If there are two things most credited for helping spearhead the metalcore movement, it’s Deadguy and their 1995 juggernaut, Fixation on a Coworker.
While this particular band and album are venerated for very good reason, I have often felt that the band vocalist Tim Singer formed after leaving Deadguy in 1996, Kiss It Goodbye, to be vastly underrated. Deadguy‘s Fixation on a Coworker gets its props for being erratic and violent, but Kiss It Goodbye‘s 1997 LP, She Loves Me, She Loves Me Not, is an absolutely devastating and brooding affair.
She Loves Me, She Loves Me Not is characterized by sprawling, dynamic instrumentation full of unpredictable rhythmic shifts, sludge-ridden paces and the right amount of angularity and chaos to keep everything wonderfully discordant. Just like in Deadguy, Tim Singer’s bitter, throat-searing screams and psychotic ramblings just add to the album’s confrontational and dark sound.
“Helvetica” immediately grabs you by the throat and drags you through a field of aural broken glass. This track, with it’s dissonant lurches, piercing harmonic flurries and lumbering doom and gloom conjured by guitarist Keith Huckins, sets the stage for the rest of the album to come. It immediately collides into “Hartley”, which churns out a plethora of muscular, skull-caving grooves that eventually shift into sections of hypnotically repetitious, malevolent riffs that are spearheaded by Singer’s layers of unhinged vocals.

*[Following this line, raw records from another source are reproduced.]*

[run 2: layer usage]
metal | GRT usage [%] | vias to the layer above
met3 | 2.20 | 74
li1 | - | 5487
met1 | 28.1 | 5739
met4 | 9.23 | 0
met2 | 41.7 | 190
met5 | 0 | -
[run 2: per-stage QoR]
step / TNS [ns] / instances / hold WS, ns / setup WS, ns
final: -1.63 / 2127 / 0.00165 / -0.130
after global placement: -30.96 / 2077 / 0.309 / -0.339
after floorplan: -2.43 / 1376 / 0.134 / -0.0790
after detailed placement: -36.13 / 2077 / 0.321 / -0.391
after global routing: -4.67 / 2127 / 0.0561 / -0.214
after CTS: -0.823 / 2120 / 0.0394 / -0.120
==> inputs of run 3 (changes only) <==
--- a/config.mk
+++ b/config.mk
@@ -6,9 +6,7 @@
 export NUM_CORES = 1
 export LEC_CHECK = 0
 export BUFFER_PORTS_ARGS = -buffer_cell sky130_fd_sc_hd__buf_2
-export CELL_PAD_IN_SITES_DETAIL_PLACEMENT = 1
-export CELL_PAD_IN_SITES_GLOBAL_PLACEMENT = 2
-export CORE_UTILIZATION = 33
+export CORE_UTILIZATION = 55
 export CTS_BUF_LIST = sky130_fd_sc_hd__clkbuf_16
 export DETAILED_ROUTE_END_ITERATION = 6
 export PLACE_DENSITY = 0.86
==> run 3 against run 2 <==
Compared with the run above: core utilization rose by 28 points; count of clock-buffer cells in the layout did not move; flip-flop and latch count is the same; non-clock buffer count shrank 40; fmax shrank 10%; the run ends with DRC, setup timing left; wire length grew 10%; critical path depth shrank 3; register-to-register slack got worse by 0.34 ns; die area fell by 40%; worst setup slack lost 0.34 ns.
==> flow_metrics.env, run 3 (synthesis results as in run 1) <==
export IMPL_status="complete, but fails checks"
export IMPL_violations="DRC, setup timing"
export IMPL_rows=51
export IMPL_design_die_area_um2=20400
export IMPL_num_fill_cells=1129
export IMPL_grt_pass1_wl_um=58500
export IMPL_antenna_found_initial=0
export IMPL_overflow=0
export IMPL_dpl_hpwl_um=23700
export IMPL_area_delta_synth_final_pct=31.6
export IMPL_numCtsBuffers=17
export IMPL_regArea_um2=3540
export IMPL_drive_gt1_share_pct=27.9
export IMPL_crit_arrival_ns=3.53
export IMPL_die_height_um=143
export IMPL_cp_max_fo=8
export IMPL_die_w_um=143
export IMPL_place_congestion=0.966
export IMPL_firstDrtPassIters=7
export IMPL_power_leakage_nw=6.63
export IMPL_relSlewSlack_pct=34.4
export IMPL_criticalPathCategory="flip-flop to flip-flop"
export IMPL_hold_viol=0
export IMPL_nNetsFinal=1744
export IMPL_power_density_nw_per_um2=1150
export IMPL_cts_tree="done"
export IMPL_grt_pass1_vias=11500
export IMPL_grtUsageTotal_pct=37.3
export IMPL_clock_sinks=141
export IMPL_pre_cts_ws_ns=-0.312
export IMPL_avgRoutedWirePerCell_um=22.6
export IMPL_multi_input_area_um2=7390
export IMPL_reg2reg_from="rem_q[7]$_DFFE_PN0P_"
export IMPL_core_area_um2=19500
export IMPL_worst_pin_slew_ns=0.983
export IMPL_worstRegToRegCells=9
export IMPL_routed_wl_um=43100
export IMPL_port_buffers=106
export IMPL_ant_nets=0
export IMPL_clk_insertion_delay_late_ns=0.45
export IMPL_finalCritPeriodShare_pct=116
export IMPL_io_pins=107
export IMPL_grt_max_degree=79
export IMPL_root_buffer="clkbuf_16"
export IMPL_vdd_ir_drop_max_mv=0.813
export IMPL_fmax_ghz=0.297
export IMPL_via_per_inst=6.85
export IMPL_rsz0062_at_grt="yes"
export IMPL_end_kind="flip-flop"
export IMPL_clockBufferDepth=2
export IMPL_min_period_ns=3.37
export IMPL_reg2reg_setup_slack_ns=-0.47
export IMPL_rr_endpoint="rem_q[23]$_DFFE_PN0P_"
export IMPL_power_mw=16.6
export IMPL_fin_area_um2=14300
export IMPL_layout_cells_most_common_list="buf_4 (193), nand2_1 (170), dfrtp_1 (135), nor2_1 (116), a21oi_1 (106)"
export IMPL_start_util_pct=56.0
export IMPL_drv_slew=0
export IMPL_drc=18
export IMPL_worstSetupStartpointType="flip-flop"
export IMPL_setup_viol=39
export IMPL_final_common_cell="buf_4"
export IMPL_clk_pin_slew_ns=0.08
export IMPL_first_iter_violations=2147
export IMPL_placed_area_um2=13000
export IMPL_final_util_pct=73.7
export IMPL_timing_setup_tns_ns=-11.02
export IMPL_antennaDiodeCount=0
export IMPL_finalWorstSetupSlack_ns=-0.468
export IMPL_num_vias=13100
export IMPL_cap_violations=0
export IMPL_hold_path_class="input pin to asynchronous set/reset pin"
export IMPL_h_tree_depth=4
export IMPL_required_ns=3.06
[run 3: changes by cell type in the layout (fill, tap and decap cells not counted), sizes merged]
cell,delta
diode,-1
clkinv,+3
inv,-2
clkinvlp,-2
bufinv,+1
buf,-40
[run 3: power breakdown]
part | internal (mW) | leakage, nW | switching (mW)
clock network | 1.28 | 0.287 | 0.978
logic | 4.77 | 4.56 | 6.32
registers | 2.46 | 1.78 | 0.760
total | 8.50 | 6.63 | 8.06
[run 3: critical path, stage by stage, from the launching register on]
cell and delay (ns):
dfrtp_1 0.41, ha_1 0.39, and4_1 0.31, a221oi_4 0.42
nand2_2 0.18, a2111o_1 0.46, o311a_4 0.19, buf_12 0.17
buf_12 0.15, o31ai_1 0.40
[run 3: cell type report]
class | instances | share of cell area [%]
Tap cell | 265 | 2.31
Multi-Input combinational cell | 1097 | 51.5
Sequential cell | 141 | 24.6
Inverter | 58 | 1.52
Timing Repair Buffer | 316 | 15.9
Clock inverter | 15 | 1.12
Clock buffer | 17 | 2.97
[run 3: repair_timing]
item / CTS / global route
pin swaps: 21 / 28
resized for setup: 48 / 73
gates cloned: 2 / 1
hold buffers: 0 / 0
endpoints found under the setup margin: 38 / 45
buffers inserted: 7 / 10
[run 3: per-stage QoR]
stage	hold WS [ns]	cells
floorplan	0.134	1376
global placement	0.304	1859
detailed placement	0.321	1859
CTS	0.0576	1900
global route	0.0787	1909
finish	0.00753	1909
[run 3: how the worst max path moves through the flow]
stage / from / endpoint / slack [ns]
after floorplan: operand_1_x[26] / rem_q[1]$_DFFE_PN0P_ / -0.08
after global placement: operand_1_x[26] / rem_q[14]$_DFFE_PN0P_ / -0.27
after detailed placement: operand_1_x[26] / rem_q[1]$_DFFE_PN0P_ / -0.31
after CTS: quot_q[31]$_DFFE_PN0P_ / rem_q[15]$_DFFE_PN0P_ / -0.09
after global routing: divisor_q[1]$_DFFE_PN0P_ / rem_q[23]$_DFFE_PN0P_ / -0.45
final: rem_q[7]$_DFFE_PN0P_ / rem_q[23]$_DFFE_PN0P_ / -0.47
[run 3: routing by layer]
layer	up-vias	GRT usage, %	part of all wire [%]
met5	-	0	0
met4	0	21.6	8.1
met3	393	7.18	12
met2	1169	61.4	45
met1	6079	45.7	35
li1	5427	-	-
<file path="config.mk">
export PLATFORM = sky130hd
export DESIGN_NAME = pwm_duty_slew
export DESIGN_NICKNAME = d
export VERILOG_FILES = /design/src/rtl/pwm_duty_slew.sv
export SDC_FILE = /design/constraint.sdc
export NUM_CORES = 1
export LEC_CHECK = 0
export ABC_AREA = 1
export CORE_UTILIZATION = 59
export DETAILED_ROUTE_END_ITERATION = 7
export DONT_BUFFER_PORTS = 1
export PLACE_DENSITY_LB_ADDON = 0.15
export SYNTH_ARGS = -nofsm -noshare
export SYNTH_HDL_FRONTEND = slang
export SYNTH_SLANG_ARGS = --single-unit
</file>
<file path="constraint.sdc">
create_clock -name clk -period 12.5 [get_ports clk]
set_input_delay 1.875 -clock clk [delete_from_list [all_inputs] [get_ports clk]]
set_output_delay 1.875 -clock clk [all_outputs]
set_load 0.02 [all_outputs]
</file>
File: src/rtl/discrete_filter_scheduler.sv
// Time-multiplexed chain of first-order RC filter stages (LP / HP / bypass)
// sharing a single multiplier. One input sample per audio_clk_en is walked
// through all stages; every stage costs a MUL and an ACC cycle, then a DONE
// cycle publishes the result on out with a one-cycle out_valid pulse.
module discrete_filter_scheduler #(
  parameter int NUM_STAGES   = 4,
  parameter int SIGNAL_WIDTH = 16,
  parameter int COEF_WIDTH   = 16
) (
  input  logic                                              clk,
  input  logic                                              I_RST,
  input  logic                                              audio_clk_en,
  input  logic [SIGNAL_WIDTH-1:0]                           in,
  input  logic                                              cfg_we,
  input  logic [((NUM_STAGES > 1) ? $clog2(NUM_STAGES) : 1)-1:0] cfg_addr,
  input  logic [COEF_WIDTH-1:0]                             cfg_coef,
  input  logic [1:0]                                        cfg_mode,
  output logic [SIGNAL_WIDTH-1:0]                           out,
  output logic                                              out_valid,
  output logic                                              busy,
  output logic                                              overrun
);

  localparam int ADDR_W = (NUM_STAGES > 1) ? $clog2(NUM_STAGES) : 1;
  localparam int DIFF_W = SIGNAL_WIDTH + 1;
  localparam int PROD_W = DIFF_W + COEF_WIDTH + 1;
  localparam int SUM_W  = PROD_W + 1;

  localparam logic [ADDR_W-1:0] LAST_K    = ADDR_W'(NUM_STAGES - 1);
  localparam logic [ADDR_W:0]   STAGE_CNT = (ADDR_W + 1)'(NUM_STAGES);

  localparam logic [1:0] MODE_LP  = 2'd0;
  localparam logic [1:0] MODE_HP  = 2'd1;
  localparam logic [1:0] MODE_BYP = 2'd2;

  localparam logic signed [SUM_W-1:0] SAT_MAX = SUM_W'(2 ** (SIGNAL_WIDTH - 1) - 1);
  localparam logic signed [SUM_W-1:0] SAT_MIN = ~SAT_MAX;

  typedef enum logic [1:0] {
    IDLE = 2'd0,
    MUL  = 2'd1,
    ACC  = 2'd2,
    DONE = 2'd3
  } state_t;

  // Clamp a wide intermediate into the signed sample range.
  function automatic logic signed [SIGNAL_WIDTH-1:0] sat_sig(
    input logic signed [SUM_W-1:0] v
  );
    if (v > SAT_MAX) begin
      sat_sig = SAT_MAX[SIGNAL_WIDTH-1:0];
    end else if (v < SAT_MIN) begin
      sat_sig = SAT_MIN[SIGNAL_WIDTH-1:0];
    end else begin
      sat_sig = v[SIGNAL_WIDTH-1:0];
    end
  endfunction

  state_t                         state;
  logic [ADDR_W-1:0]              k_p0;
  logic signed [SIGNAL_WIDTH-1:0] x_p0;
  logic signed [PROD_W-1:0]       prod_p1;

  logic signed [SIGNAL_WIDTH-1:0] y_p0     [NUM_STAGES];
  logic [COEF_WIDTH-1:0]          coef_live[NUM_STAGES];
  logic [1:0]                     mode_live[NUM_STAGES];
  logic [COEF_WIDTH-1:0]          coef_sh  [NUM_STAGES];
  logic [1:0]                     mode_sh  [NUM_STAGES];

  logic signed [SIGNAL_WIDTH-1:0] y_cur;
  logic [COEF_WIDTH-1:0]          coef_cur;
  logic [1:0]                     mode_cur;
  logic signed [DIFF_W-1:0]       diff;
  logic signed [PROD_W-1:0]       prod_nxt;
  logic signed [SUM_W-1:0]        acc;
  logic signed [SIGNAL_WIDTH-1:0] yn;
  logic signed [SIGNAL_WIDTH-1:0] hp_out;
  logic signed [SIGNAL_WIDTH-1:0] stage_out;

  // Shared datapath for the stage selected by k: difference, product, update.
  always_comb begin
    y_cur     = y_p0[k_p0];
    coef_cur  = coef_sh[k_p0];
    mode_cur  = mode_sh[k_p0];
    // p0 -> p1: difference feeding the shared multiplier
    diff      = DIFF_W'(x_p0) - DIFF_W'(y_cur);
    prod_nxt  = diff * $signed({1'b0, coef_cur});
    // p1 -> state: scale by alpha (floor), accumulate, saturate
    acc       = SUM_W'(y_cur) + SUM_W'(prod_p1 >>> COEF_WIDTH);
    yn        = sat_sig(acc);
    hp_out    = sat_sig(SUM_W'(x_p0) - SUM_W'(yn));
    case (mode_cur)
      MODE_LP: stage_out = yn;
      MODE_HP: stage_out = hp_out;
      default: stage_out = x_p0;
    endcase
  end

  // Live configuration registers, writable at any cycle for valid stage indices.
  always_ff @(posedge clk) begin
    if (I_RST) begin
      for (int i = 0; i < NUM_STAGES; i++) begin
        coef_live[i] <= '0;
        mode_live[i] <= MODE_BYP;
      end
    end else if (cfg_we && ({1'b0, cfg_addr} < STAGE_CNT)) begin
      coef_live[cfg_addr] <= cfg_coef;
      mode_live[cfg_addr] <= cfg_mode;
    end
  end

  // Sequencer: accept a sample, walk MUL/ACC per stage, publish in DONE.
  // out/out_valid are loaded on the edge into DONE so the pulse spans DONE.
  always_ff @(posedge clk) begin
    if (I_RST) begin
      state     <= IDLE;
      k_p0      <= '0;
      x_p0      <= '0;
      prod_p1   <= '0;
      out       <= '0;
      out_valid <= 1'b0;
      busy      <= 1'b0;
      overrun   <= 1'b0;
      for (int i = 0; i < NUM_STAGES; i++) begin
        y_p0[i]    <= '0;
        coef_sh[i] <= '0;
        mode_sh[i] <= MODE_BYP;
      end
    end else begin
      out_valid <= 1'b0;
      if (audio_clk_en && (state != IDLE)) begin
        overrun <= 1'b1;
      end
      case (state)
        IDLE: begin
          if (audio_clk_en) begin
            x_p0    <= $signed(in);
            coef_sh <= coef_live;
            mode_sh <= mode_live;
            k_p0    <= '0;
            busy    <= 1'b1;
            state   <= MUL;
          end
        end
        MUL: begin
          prod_p1 <= prod_nxt;
          state   <= ACC;
        end
        ACC: begin
          if (!mode_cur[1]) begin
            y_p0[k_p0] <= yn;
          end
          x_p0 <= stage_out;
          if (k_p0 == LAST_K) begin
            out       <= stage_out;
            out_valid <= 1'b1;
            state     <= DONE;
          end else begin
            k_p0  <= k_p0 + 1'b1;
            state <= MUL;
          end
        end
        DONE: begin
          busy  <= 1'b0;
          state <= IDLE;
        end
        default: state <= IDLE;
      endcase
    end
  end

endmodule
$ cat src/rtl/muxn_pkg.sv
// Shared definitions for the N-channel registered mux: channel limits, mode
// encoding and the round-robin pointer wrap helper.
package muxn_pkg;

   localparam int NCH_MAX = 16;

   typedef enum logic {
      MODE_MANUAL = 1'b0,
      MODE_SCAN   = 1'b1
   } mode_e;

   // Advance a round-robin pointer by one, wrapping at nch.
   function automatic int unsigned rr_next(input int unsigned ptr, input int unsigned nch);
      return (ptr + 1 >= nch) ? 0 : ptr + 1;
   endfunction

endpackage

$ cat src/rtl/rr_arbiter.sv
// Combinational round-robin arbiter: grants the first requester found
// starting at ptr and wrapping modulo NCH.
module rr_arbiter #(
   parameter int NCH  = 4,
   parameter int SELW = $clog2(NCH)
) (
   input  logic [NCH-1:0]  req,
   input  logic [SELW-1:0] ptr,
   output logic [NCH-1:0]  grant,
   output logic [SELW-1:0] grant_idx,
   output logic            any
);

   function automatic int wrap(input int v);
      return (v >= NCH) ? v - NCH : v;
   endfunction

   // Walk the search order backwards so the closest requester to ptr wins last.
   always_comb begin
      grant     = '0;
      grant_idx = '0;
      any       = 1'b0;
      for (int k = NCH - 1; k >= 0; k--) begin
         if (req[wrap(int'(ptr) + k)]) begin
            grant                       = '0;
            grant[wrap(int'(ptr) + k)]  = 1'b1;
            grant_idx                   = SELW'(wrap(int'(ptr) + k));
            any                         = 1'b1;
         end
      end
   end

endmodule

$ cat src/rtl/muxn_rr_reg.sv
// NCH-channel registered mux with manual or round-robin selection and a
// valid/ready output slot; each captured word carries its source channel.
module muxn_rr_reg
   import muxn_pkg::*;
#(
   parameter int WIDTH = 8,
   parameter int NCH   = 4,
   localparam int SELW = $clog2(NCH)
) (
   input  logic                 clk,
   input  logic                 rst_n,
   input  logic                 mode,
   input  logic [SELW-1:0]      sel,
   input  logic [NCH*WIDTH-1:0] d,
   input  logic [NCH-1:0]       d_valid,
   output logic [NCH-1:0]       d_ack,
   input  logic                 out_ready,
   output logic                 out_valid,
   output logic [WIDTH-1:0]     out_data,
   output logic [SELW-1:0]      out_ch,
   output logic                 sel_err
);

   logic [SELW-1:0] rr_ptr;
   logic [NCH-1:0]  arb_grant;
   logic [SELW-1:0] arb_idx;
   logic            arb_any;
   logic            mode_scan;
   logic            sel_ok;
   logic            man_grant;
   logic            grant_any;
   logic [SELW-1:0] g;
   logic            free;
   logic            cap;

   rr_arbiter #(.NCH(NCH), .SELW(SELW)) u_arb (
      .req       (d_valid),
      .ptr       (rr_ptr),
      .grant     (arb_grant),
      .grant_idx (arb_idx),
      .any       (arb_any)
   );

   assign mode_scan = (mode_e'(mode) == MODE_SCAN);
   assign sel_ok    = ({1'b0, sel} < (SELW+1)'(NCH));
   assign man_grant = sel_ok && d_valid[sel];
   assign grant_any = mode_scan ? arb_any : man_grant;
   assign g         = mode_scan ? arb_idx : sel;
   assign free      = !out_valid || out_ready;
   // Gated by rst_n so no ack leaks out while the slot is being cleared.
   assign cap       = rst_n && free && grant_any;
   assign d_ack     = cap ? (NCH'(1) << g) : '0;

   always_ff @(posedge clk or negedge rst_n) begin
      if (!rst_n) begin
         out_valid <= 1'b0;
         out_data  <= '0;
         out_ch    <= '0;
         sel_err   <= 1'b0;
         rr_ptr    <= '0;
      end else begin
         if (!mode_scan && !sel_ok)
            sel_err <= 1'b1;
         if (cap) begin
            out_data  <= d[int'(g)*WIDTH +: WIDTH];
            out_ch    <= g;
            out_valid <= 1'b1;
            if (mode_scan)
               rr_ptr <= SELW'(rr_next(32'(arb_idx), NCH));
         end else if (free) begin
            out_valid <= 1'b0;
         end
      end
   end

endmodule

The galloping mayhem of “Fire Drill” and the pseudo hardcore stampedes that appear irregularly in “Man Thing” hark back to Deadguy, while giving that particular sound a more disjunctive edge. But it’s the longer tracks like “We’ll Burn That Bridge When We Get to It” and “Ammunition” where this monolithic record really shines. “We’ll Burn That Bridge When We Get to It” disregards any ties to hardcore in favor of city-leveling, dissonant sludge packed with so much distortion and hypnotically repetitive rhythms that will melt your mind and crush your skull. “Ammunition”, in contrast, begins with a barrage of hammering, angular metalcore riffs that gradually slow to sparse chugging guitars, only to build back up into a flurry of noisy, erratic, disfigured guitar conjurations; something that would be explored by future guitarist Demian Johnston on their 1999 Choke 7″, and further in Playing Enemy and Great Falls.
Kiss It Goodbye‘s She Loves Me, She Loves Me Not is a classic metalcore gem that often goes overlooked, though I have never understood why. Deadguy was an amazing band, but Kiss It Goodbye was ten-times more dynamic and bitter than its predecessor. Despite being around for just a short while, they were miles ahead of most of their contemporaries and could teach some of the newer acts a thing or two. If no one has introduced you to this leviathan of a record before, allow me to be the first.
This concludes our Alive or Just Blogging metalcore highlight series. We appreciate you taking the time to check these out and we hope you rediscovered old favorites, or even found new ones. Thanks for reading.